(Dataset records begins)
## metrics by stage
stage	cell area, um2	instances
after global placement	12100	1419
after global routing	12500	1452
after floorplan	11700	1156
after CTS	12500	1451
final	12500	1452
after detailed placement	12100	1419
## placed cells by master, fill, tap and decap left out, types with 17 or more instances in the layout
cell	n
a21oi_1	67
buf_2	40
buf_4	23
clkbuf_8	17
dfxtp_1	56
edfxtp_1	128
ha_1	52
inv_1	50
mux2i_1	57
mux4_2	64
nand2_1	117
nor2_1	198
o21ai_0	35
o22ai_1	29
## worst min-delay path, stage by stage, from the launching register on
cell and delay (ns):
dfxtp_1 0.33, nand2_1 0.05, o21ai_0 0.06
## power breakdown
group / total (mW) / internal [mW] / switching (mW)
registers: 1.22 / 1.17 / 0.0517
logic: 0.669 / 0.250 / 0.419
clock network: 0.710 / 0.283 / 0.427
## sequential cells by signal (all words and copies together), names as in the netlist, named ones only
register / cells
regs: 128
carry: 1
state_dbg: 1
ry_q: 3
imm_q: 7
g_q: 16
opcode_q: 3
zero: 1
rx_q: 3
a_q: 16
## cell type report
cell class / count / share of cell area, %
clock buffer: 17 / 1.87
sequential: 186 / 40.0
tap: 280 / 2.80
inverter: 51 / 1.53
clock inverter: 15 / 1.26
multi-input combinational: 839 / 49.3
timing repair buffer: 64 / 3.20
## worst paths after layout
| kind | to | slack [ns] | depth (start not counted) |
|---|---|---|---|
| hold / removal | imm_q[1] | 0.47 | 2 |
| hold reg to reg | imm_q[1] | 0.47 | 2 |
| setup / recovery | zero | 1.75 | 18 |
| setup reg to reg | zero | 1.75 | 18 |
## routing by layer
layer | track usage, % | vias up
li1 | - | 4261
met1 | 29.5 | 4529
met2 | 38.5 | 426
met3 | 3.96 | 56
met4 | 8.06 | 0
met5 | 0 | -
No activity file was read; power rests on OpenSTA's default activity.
**src/rtl/datapath_pkg.sv**
```systemverilog
// Shared definitions for the multi-cycle datapath: ALU opcodes, FSM states, flag bit positions.
package datapath_pkg;

  localparam logic [2:0] ALU_ADD   = 3'b000;
  localparam logic [2:0] ALU_SUB   = 3'b001;
  localparam logic [2:0] ALU_AND   = 3'b010;
  localparam logic [2:0] ALU_XOR   = 3'b011;
  localparam logic [2:0] ALU_OR    = 3'b100;
  localparam logic [2:0] ALU_MUL   = 3'b101;
  localparam logic [2:0] ALU_SLT   = 3'b110;
  localparam logic [2:0] ALU_PASSA = 3'b111;

  typedef enum logic [1:0] {
    ST_IDLE  = 2'd0,
    ST_READ  = 2'd1,
    ST_EXEC  = 2'd2,
    ST_WRITE = 2'd3
  } state_t;

  // Bit positions inside the 4-bit {Negative, Zero, Carry, Overflow} flag word.
  localparam int FLAG_N = 3;
  localparam int FLAG_Z = 2;
  localparam int FLAG_C = 1;
  localparam int FLAG_V = 0;

endpackage

```
**src/rtl/alu.sv**
```systemverilog
// Combinational ALU for datapath_mc. MUL is built only when DATAPATH_MUL_EN is defined;
// otherwise opcode 101 reports o_illegal with a zero result.
module alu
  import datapath_pkg::*;
#(
  parameter int WORD_SIZE = 32
) (
  input  logic [WORD_SIZE-1:0] i_a,
  input  logic [WORD_SIZE-1:0] i_b,
  input  logic [2:0]           i_op,
  output logic [WORD_SIZE-1:0] o_result,
  output logic [3:0]           o_flags,
  output logic                 o_illegal
);

  logic [WORD_SIZE:0]   w_sum;
  logic [WORD_SIZE:0]   w_diff;
  logic                 w_slt;
  logic                 w_carry;
  logic                 w_ovf;
`ifdef DATAPATH_MUL_EN
  logic [WORD_SIZE-1:0] w_prod;
  assign w_prod = i_a * i_b;
`endif

  // Subtraction as A + ~B + 1 so the carry-out means "no borrow".
  assign w_sum  = {1'b0, i_a} + {1'b0, i_b};
  assign w_diff = {1'b0, i_a} + {1'b0, ~i_b} + {{WORD_SIZE{1'b0}}, 1'b1};
  assign w_slt  = $signed(i_a) < $signed(i_b);

  always_comb begin
    o_result  = '0;
    w_carry   = 1'b0;
    w_ovf     = 1'b0;
    o_illegal = 1'b0;
    case (i_op)
      ALU_ADD: begin
        o_result = w_sum[WORD_SIZE-1:0];
        w_carry  = w_sum[WORD_SIZE];
        w_ovf    = (i_a[WORD_SIZE-1] == i_b[WORD_SIZE-1]) &&
                   (w_sum[WORD_SIZE-1] != i_a[WORD_SIZE-1]);
      end
      ALU_SUB: begin
        o_result = w_diff[WORD_SIZE-1:0];
        w_carry  = w_diff[WORD_SIZE];
        w_ovf    = (i_a[WORD_SIZE-1] != i_b[WORD_SIZE-1]) &&
                   (w_diff[WORD_SIZE-1] != i_a[WORD_SIZE-1]);
      end
      ALU_AND:   o_result = i_a & i_b;
      ALU_XOR:   o_result = i_a ^ i_b;
      ALU_OR:    o_result = i_a | i_b;
`ifdef DATAPATH_MUL_EN
      ALU_MUL:   o_result = w_prod;
`else
      ALU_MUL:   o_illegal = 1'b1;
`endif
      ALU_SLT:   o_result = {{(WORD_SIZE-1){1'b0}}, w_slt};
      ALU_PASSA: o_result = i_a;
      default:   o_result = '0;
    endcase
  end

  always_comb begin
    o_flags         = '0;
    o_flags[FLAG_N] = o_result[WORD_SIZE-1];
    o_flags[FLAG_Z] = (o_result == '0);
    o_flags[FLAG_C] = w_carry;
    o_flags[FLAG_V] = w_ovf;
  end

endmodule

```
**src/rtl/datapath_mc.sv**
```systemverilog
// Multi-cycle datapath: IDLE/READ/EXEC/WRITE sequencer, register file and ALU (alu.sv).
// Optional MUL opcode controlled by DATAPATH_MUL_EN.
module datapath_mc
  import datapath_pkg::*;
#(
  parameter  int WORD_SIZE = 32,
  parameter  int NUM_REGS  = 4,
  localparam int ADDR_W    = $clog2(NUM_REGS)
) (
  input  logic                 Clk,
  input  logic                 Rst,
  input  logic                 InstrValid,
  output logic                 InstrReady,
  input  logic [ADDR_W-1:0]    RegReadAddr1,
  input  logic [ADDR_W-1:0]    RegReadAddr2,
  input  logic [ADDR_W-1:0]    RegWriteAddr,
  input  logic                 RegWriteEnable,
  input  logic [2:0]           ALUControl,
  output logic [WORD_SIZE-1:0] Result,
  output logic [3:0]           Flags,
  output logic                 Done,
  output logic                 IllegalOp,
  input  logic [ADDR_W-1:0]    DbgAddr,
  output logic [WORD_SIZE-1:0] DbgData,
  output logic [1:0]           DbgState
);

  // Handshake: an instruction is taken on a rising edge where InstrValid && InstrReady.
  // InstrReady is high only in IDLE; InstrValid is ignored in every other state.

  localparam logic [WORD_SIZE-1:0] REG_ONE = {{(WORD_SIZE-1){1'b0}}, 1'b1};

  state_t               r_state;
  state_t               w_next;
  logic                 w_accept;
  logic                 w_read;
  logic                 w_exec;
  logic                 w_write;

  logic [WORD_SIZE-1:0] r_regs [NUM_REGS];
  logic [ADDR_W-1:0]    r_ra1;
  logic [ADDR_W-1:0]    r_ra2;
  logic [ADDR_W-1:0]    r_wa;
  logic                 r_we;
  logic [2:0]           r_op;
  logic [WORD_SIZE-1:0] r_a;
  logic [WORD_SIZE-1:0] r_b;
  logic [WORD_SIZE-1:0] r_result;
  logic [3:0]           r_flags;
  logic                 r_done;
  logic                 r_illegal;

  logic [WORD_SIZE-1:0] w_alu_result;
  logic [3:0]           w_alu_flags;
  logic                 w_alu_illegal;

  alu #(.WORD_SIZE(WORD_SIZE)) u_alu (
    .i_a      (r_a),
    .i_b      (r_b),
    .i_op     (r_op),
    .o_result (w_alu_result),
    .o_flags  (w_alu_flags),
    .o_illegal(w_alu_illegal)
  );

  always_ff @(posedge Clk) begin
    if (Rst) r_state <= ST_IDLE;
    else     r_state <= w_next;
  end

  always_comb begin
    w_next     = r_state;
    InstrReady = 1'b0;
    w_accept   = 1'b0;
    w_read     = 1'b0;
    w_exec     = 1'b0;
    w_write    = 1'b0;
    case (r_state)
      ST_IDLE: begin
        InstrReady = 1'b1;
        if (InstrValid) begin
          w_accept = 1'b1;
          w_next   = ST_READ;
        end
      end
      ST_READ: begin
        w_read = 1'b1;
        w_next = ST_EXEC;
      end
      ST_EXEC: begin
        w_exec = 1'b1;
        w_next = ST_WRITE;
      end
      ST_WRITE: begin
        w_write = 1'b1;
        w_next  = ST_IDLE;
      end
      default: w_next = ST_IDLE;
    endcase
  end

  always_ff @(posedge Clk) begin
    if (Rst) begin
      r_result  <= '0;
      r_flags   <= '0;
      r_done    <= 1'b0;
      r_illegal <= 1'b0;
      r_ra1     <= '0;
      r_ra2     <= '0;
      r_wa      <= '0;
      r_we      <= 1'b0;
      r_op      <= '0;
      r_a       <= '0;
      r_b       <= '0;
      for (int i = 0; i < NUM_REGS; i++) begin
        if (i == NUM_REGS - 1)      r_regs[i] <= REG_ONE;
        else if (i == NUM_REGS - 2) r_regs[i] <= '1;
        else                        r_regs[i] <= '0;
      end
    end else begin
      r_done    <= w_write;
      r_illegal <= w_write && w_alu_illegal;
      if (w_accept) begin
        r_ra1 <= RegReadAddr1;
        r_ra2 <= RegReadAddr2;
        r_wa  <= RegWriteAddr;
        r_we  <= RegWriteEnable;
        r_op  <= ALUControl;
      end
      // Operands are captured here, so a source equal to the destination sees the old value.
      if (w_read) begin
        r_a <= r_regs[r_ra1];
        r_b <= r_regs[r_ra2];
      end
      if (w_exec) begin
        r_result <= w_alu_result;
        if (!w_alu_illegal) r_flags <= w_alu_flags;
      end
      if (w_write && r_we && !w_alu_illegal) r_regs[r_wa] <= r_result;
    end
  end

  assign Result    = r_result;
  assign Flags     = r_flags;
  assign Done      = r_done;
  assign IllegalOp = r_illegal;
  assign DbgData   = r_regs[DbgAddr];
  assign DbgState  = r_state;

endmodule

```
**config.mk**
```make
export PLATFORM = sky130hd
export DESIGN_NAME = datapath_mc
export DESIGN_NICKNAME = d
export VERILOG_FILES = /design/src/rtl/datapath_pkg.sv /design/src/rtl/alu.sv /design/src/rtl/datapath_mc.sv
export SDC_FILE = /design/constraint.sdc
export NUM_CORES = 1
export LEC_CHECK = 0
export ABC_AREA = 1
export BUFFER_PORTS_ARGS = -buffer_cell sky130_fd_sc_hd__buf_2
export CORE_MARGIN = 5
export CORE_UTILIZATION = 25
export CTS_CLUSTER_SIZE = 28
export DETAILED_ROUTE_END_ITERATION = 16
export PLACE_DENSITY = 0.36
export SLEW_MARGIN = 5
export SYNTH_ARGS = -nofsm -noshare
export SYNTH_HDL_FRONTEND = slang
export SYNTH_HIERARCHICAL = 1
export SYNTH_SLANG_ARGS = --single-unit
```
**constraint.sdc**
```tcl
create_clock -name Clk -period 4.8 [get_ports Clk]
set_input_delay 0.24 -clock Clk [delete_from_list [all_inputs] [get_ports Clk]]
set_output_delay 0.24 -clock Clk [all_outputs]
set_load 0.01 [all_outputs]
```
==> results.sh, run 1 <==
export IMPL_num_vias=18731
export IMPL_clock_latency_ns=0.57
export IMPL_cts_tree="yes"
export IMPL_fin_tns_setup_ns=0
export IMPL_yosysSeqAreaShare_pct=33.81
export IMPL_drc=0
export IMPL_coreArea_um2=71730
export IMPL_gp_congestion=0.9144
export IMPL_maxCapViolCount=0
export IMPL_grt_pass1_vias=18072
export IMPL_clkSinkCount=242
export IMPL_clk_pin_slew_ns=0.06
export IMPL_n_fill_cell=7962
export IMPL_layout_nets=2914
export IMPL_die_h_um=279.2
export IMPL_max_freq_ghz=0.2703
export IMPL_r2r_end="Flags[2]"
export IMPL_rsz0062_at_grt="no"
export IMPL_worst_ep_arrival_time_ns=4.18
export IMPL_htree_levels=2
export IMPL_timing_clock_skew_ns=0.03179
export IMPL_hold_viol=0
export IMPL_syn_to_final_growth_pct=14.91
export IMPL_power_density_nw_per_um2=721.1
export IMPL_fin_total_pwr_mw=15.01
export IMPL_yosysMostFrequentCell="nand2_1"
export IMPL_finalCriticalPeriod_ns=3.699
export IMPL_leakage_nw=9.418
export IMPL_io_buffers=87
export IMPL_synth_common_cells="755 x nand2_1, 333 x inv_1, 333 x nor2_1"
export IMPL_clock_root_buffer="clkbuf_16"
export IMPL_r2r_slack_ns=1.10
export IMPL_path_class="reg -> reg"
export IMPL_async_flop_share_pct=0
export IMPL_hpwl_mm=60.24
export IMPL_worstSetupEndpointType="flop"
export IMPL_drive_above_1_share_pct=8.558
export IMPL_ys_types=47
export IMPL_hp_start="RegWriteEnable"
export IMPL_antenna_found_initial=2
export IMPL_avgSynthCellArea_um2=6.545
export IMPL_drt_iter0_markers=1613
export IMPL_drt_pass1_iter_count=6
export IMPL_slew_headroom_pct=28.34
export IMPL_status="complete, no violations"
export IMPL_synth_nets=2892
export IMPL_synthTopCellsByArea="edfxtp_1 21%, nand2_1 16%, dfxtp_1 13%"
export IMPL_yosysWarnings=6
export IMPL_synth_top_area_share_pct=21.22
export IMPL_io_pins=88
export IMPL_grt_usage_pct=20.87
export IMPL_yosysTopAreaCell="edfxtp_1"
export IMPL_final_antenna_net_count=0
export IMPL_grt_pass1_wl_mm=122.5
export IMPL_std_cell_rows=98
export IMPL_path_max_fanout=7
export IMPL_setup_viol=0
export IMPL_avgViaCountPerCell=4.971
export IMPL_hold_path_class="in -> reg"
export IMPL_die_x_um=279.2
export IMPL_slew_viol_final=0
export IMPL_synth_area_um2=18120
export IMPL_grt_max_degree=65
export IMPL_synth_flop_cell="edfxtp_1"
export IMPL_period_share_pct=77.07
export IMPL_r2r_cells=18
export IMPL_whs_path_depth=4
export IMPL_worstReg2RegStart="r_a[24]"
export IMPL_ir_drop_mv=0.4689
export IMPL_die_area_um2=77950
export IMPL_startpoint_type="flop"
export IMPL_numCtsBuffers=34
export IMPL_wl_per_cell_um=22.37
export IMPL_synth_seq_cells=242
export IMPL_grt_overflow_total=0
export IMPL_worstHoldEndpoint="r_we"
export IMPL_synth_cells=2768
export IMPL_synth_edff_count=128
export IMPL_tightestPinTransition_ns=1.068
export IMPL_clock_path_buffers=3
export IMPL_cts_resized=0
export IMPL_cp_required_ns=5.28
export IMPL_start_util_pct=25.26
export IMPL_wl_mm=84.28
## report_power, final
group          internal (mW)  total [mW]  leakage, nW  switching (mW)
clock network           1.91        2.98        0.639            1.07
logic                   2.35        8.99         6.64            6.64
registers               2.60        3.04         2.14           0.441
total                   6.86        15.0         9.42            8.15
## per-layer routing
metal	vias up	wire length [um]	GRT usage (%)
li1	9036	-	-
met3	122	5650	3.319
met5	-	0	0
met4	0	2646	6.771
met2	667	36990	32.68
met1	8906	39000	29.45
## cells by family after synthesis
kind of cell / Yosys count / synth area share [%]
compound gates: 475 / 14.32
xor+xnor: 1 / 0.04835
fa+ha+maj: 109 / 7.611
buf+inv: 491 / 10.86
flops: 242 / 33.81
simple gates: 1450 / 33.34
## placed cells by master, fill, tap and decap left out, drive strengths merged, types with 3 or more instances in the layout
cell	count
a211oi	3
a21oi	173
a221oi	15
and2	5
buf	123
bufinv	9
clkbuf	44
clkinv	7
dfxtp	114
dlygate4sd3	12
edfxtp	128
ha	107
inv	342
nand2	771
nand3	299
nand3b	4
nand4	15
nor2	340
nor3	10
o211ai	3
o21ai	200
o21bai	11
o221ai	5
o22ai	58
or2	3
## layout make-up
type / count / area [um2] / share of cell area, %
antenna: 2 / 5.005 / 0.02404
clock buffer: 44 / 958.4 / 4.604
clock inverter: 18 / 362.8 / 1.743
inverter: 342 / 1284 / 6.167
multi-input combinational: 2035 / 10050 / 48.26
sequential: 242 / 6133 / 29.46
tap: 950 / 1189 / 5.710
timing repair buffer: 135 / 838.3 / 4.027
## flip-flops by register name (all words and copies together), names as in the netlist
| signal | count |
|---|---|
| r_ra1 | 2 |
| DbgState | 2 |
| r_ra2 | 2 |
| IllegalOp | 1 |
| r_wa | 2 |
| r_op | 3 |
| r_a | 32 |
| Done | 1 |
| r_regs | 128 |
| Flags | 4 |
| Result | 32 |
| r_b | 32 |
| r_we | 1 |
## how the worst max path moves through the flow
stage,from,end,cells after the start
after global routing,r_a[24],Flags[2],18
after CTS,r_a[24],Flags[2],18
final,r_a[24],Flags[2],18
after global placement,r_a[24],Flags[2],18
after detailed placement,r_a[24],Flags[2],18
after floorplan,DbgState[0],r_regs[0][0],6
## what timing repair did
action | 4_1_cts | 5_1_grt
hold buffers | 12 | 0
hold endpoints to repair | 14 | 0
setup buffers | 0 | 0
## metrics by stage
stage | area (um2) | setup slack (ns) | utilization, % | hold slack, ns | std cells
floorplan | 18120 | 2.352 | - | 0.3114 | 2768
global placement | 19370 | 1.168 | 27.01 | 0.4910 | 3692
detailed placement | 19370 | 1.192 | 27.01 | 0.4932 | 3692
CTS | 20810 | 1.177 | 29.01 | 0.4348 | 3766
global route | 20810 | 0.9606 | 29.01 | 0.5054 | 3766
finish | 20820 | 1.101 | 29.02 | 0.4564 | 3768
## critical path, stage by stage, from the launching register on
cell,delay [ns]
dfxtp_1,0.41
inv_1,0.07
ha_1,0.58
inv_1,0.29
a21oi_1,0.33
o21ai_0,0.21
nand2_1,0.10
nand2_1,0.08
a21oi_1,0.22
nand3_1,0.11
nand3_1,0.10
nand2_1,0.05
nor2_1,0.42
nand2_1,0.11
nor2_1,0.20
nand2_1,0.07
nor2_1,0.12
nor2_1,0.06
nor2_1,0.10
No activity file was read; power rests on OpenSTA's default activity.
==> inputs of run 2 (changes only) <==
==> constraint.sdc (replaced) <==
create_clock -name Clk -period 3.57 [get_ports Clk]
set_input_delay 0.1785 -clock Clk [delete_from_list [all_inputs] [get_ports Clk]]
set_output_delay 0.1785 -clock Clk [all_outputs]
set_load 0.01 [all_outputs]
==> results.sh, run 2 (synthesis gave the netlist of run 1 again) <==
export IMPL_status="complete, no violations"
export IMPL_crit_top_cell="nor2_1"
export IMPL_worst_ep_arrival_time_ns=3.88
export IMPL_ir_drop_mv=0.4191
export IMPL_cp_cell_sequence="inv_1 -> ha_1 -> nor2_1 -> nand2_1 -> nor2_1 -> nand2_1 -> nand3_1 -> a21oi_1 -> nor2_1 -> nand2_1 -> nor2_1 -> nand3_1 -> nor2_1 -> nand2_1 -> nor2_1 -> nor2_1 -> nor2_1"
export IMPL_r2r_end="Flags[2]"
export IMPL_crit_buf_inv=1
export IMPL_worst_path_max_delay_cell="ha_1"
export IMPL_clkSinkCount=242
export IMPL_coreArea_um2=71730
export IMPL_io_buffers=87
export IMPL_start_util_pct=25.26
export IMPL_htree_levels=1
export IMPL_grt_pass1_vias=18167
export IMPL_numCtsBuffers=30
export IMPL_timing_clock_skew_ns=0.008528
export IMPL_max_stage_delay_ns=0.44
export IMPL_layout_nets=2965
export IMPL_cts_setup_buffers=0
export IMPL_hp_start="RegWriteEnable"
export IMPL_cp_required_ns=4.08
export IMPL_final_core_util_pct=29.28
export IMPL_gp_congestion=0.9486
export IMPL_placedCellCount=3747
export IMPL_grt_usage_pct=20.60
export IMPL_cp_top_family="simple AND/OR/NAND/NOR gates"
export IMPL_whs_path_depth=4
export IMPL_place_ws_ns=0.1550
export IMPL_hold_viol=0
export IMPL_dpl_cell_area_um2=19870
export IMPL_timing_final_ws_setup_ns=0.1975
export IMPL_leakage_nw=9.566
export IMPL_avgViaCountPerCell=4.930
export IMPL_antenna_found_initial=2
export IMPL_wl_per_cell_um=21.90
export IMPL_largest_register="r_regs"
export IMPL_setup_viol=0
export IMPL_path_class="reg -> reg"
export IMPL_worstSetupEndpointType="flop"
export IMPL_final_antenna_net_count=0
export IMPL_num_vias=18824
export IMPL_largest_reg_flops=128
export IMPL_cts_tree="yes"
export IMPL_die_x_um=279.2
export IMPL_die_area_um2=77950
export IMPL_startpoint_type="flop"
export IMPL_worstHoldEndpoint="r_we"
export IMPL_clock_latency_ns=0.58
export IMPL_io_pins=88
export IMPL_rsz0062_at_grt="no"
export IMPL_finalCriticalPeriod_ns=3.373
export IMPL_die_h_um=279.2
export IMPL_wl_mm=83.60
export IMPL_tightestPinTransition_ns=0.9817
export IMPL_clock_root_buffer="clkbuf_16"
export IMPL_drt_iter0_markers=1587
export IMPL_grt_pass1_wl_mm=121.9
export IMPL_clock_path_buffers=3
export IMPL_worstReg2RegStart="r_a[9]"
export IMPL_grt_overflow_total=0
export IMPL_drc=0
export IMPL_drt_pass1_iter_count=9
export IMPL_final_area_um2=21000
export IMPL_std_cell_rows=98
export IMPL_r2r_slack_ns=0.20
export IMPL_hold_path_class="in -> reg"
export IMPL_period_share_pct=94.47
export IMPL_max_freq_ghz=0.2965
export IMPL_r2r_cells=17
export IMPL_clk_pin_slew_ns=0.06
export IMPL_drive_above_1_share_pct=9.983
export IMPL_maxCapViolCount=0
export IMPL_grt_max_degree=115
export IMPL_syn_to_final_growth_pct=15.93
export IMPL_slew_headroom_pct=34.15
export IMPL_power_density_nw_per_um2=952.8
export IMPL_final_cell_mix="754 x nand2_1, 330 x nor2_1, 328 x inv_1"
export IMPL_hpwl_mm=62.26
export IMPL_fin_tns_setup_ns=0
export IMPL_path_max_fanout=10
export IMPL_slew_viol_final=0
export IMPL_layoutNonFillerInstCount=3818
export IMPL_layout_commonest_cell="nand2_1"
## run 2: area by class of cell
| class | count | area (um2) |
|---|---|---|
| Fill cell | 8059 | 50730 |
| Multi-Input combinational cell | 2035 | 10060 |
| Sequential cell | 242 | 6128 |
| Timing Repair Buffer | 190 | 1339 |
| Inverter | 342 | 1284 |
| Tap cell | 950 | 1189 |
| Clock buffer | 47 | 919.6 |
| Clock inverter | 9 | 75.07 |
| Antenna cell | 3 | 7.507 |
## run 2: how the worst max path moves through the flow
stage / from / endpoint / slack, ns / depth (start not counted)
4_1_cts: r_a[11] / Flags[2] / 0.12 / 21
3_3_place_gp: r_a[11] / Flags[2] / 0.06 / 21
5_1_grt: r_b[0] / Flags[2] / 0.01 / 19
6_report: r_a[9] / Flags[2] / 0.20 / 17
2_1_floorplan: DbgState[0] / r_regs[0][0] / 1.12 / 6
3_5_place_dp: r_a[11] / Flags[2] / 0.15 / 21
## run 2: report_power, final
part | switching (mW) | internal [mW] | leakage [nW]
Sequential | 0.485 | 3.49 | 2.14
Combinational | 9.29 | 3.64 | 6.94
Clock | 1.27 | 1.83 | 0.483
## run 2: through the flow
stage,hold slack [ns],power [mW]
finish,0.3939,20.01
global route,0.4036,21.60
CTS,0.3556,20.02
detailed placement,0.4432,16.82
global placement,0.4380,16.92
floorplan,0.2499,11.74
## run 2: per-layer routing
metal | vias up | track usage (%) | share of wire [%]
li1 | 9138 | - | -
met1 | 9015 | 29.06 | 47
met5 | - | 0 | 0
met2 | 576 | 34.06 | 46
met4 | 0 | 4.095 | 1.8
met3 | 95 | 2.592 | 5.5
## run 2: timing repair
item | 4_1_cts | 5_1_grt
gates resized for setup | 0 | 4
hold buffers | 12 | 0
endpoints found under the setup margin | 0 | 1
endpoints found under the hold margin | 14 | 0
## run 2: tightest hold or removal path: cells and delay by family
family          cells  cell delay [ns]
buf+inv             2             0.61
simple gates        1             0.08
compound gates      1             0.07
(Dataset records ends)
• _What you need to do_
How many lines in the records above contain the string "together"? State the number and nothing more.

• _Task answer_
2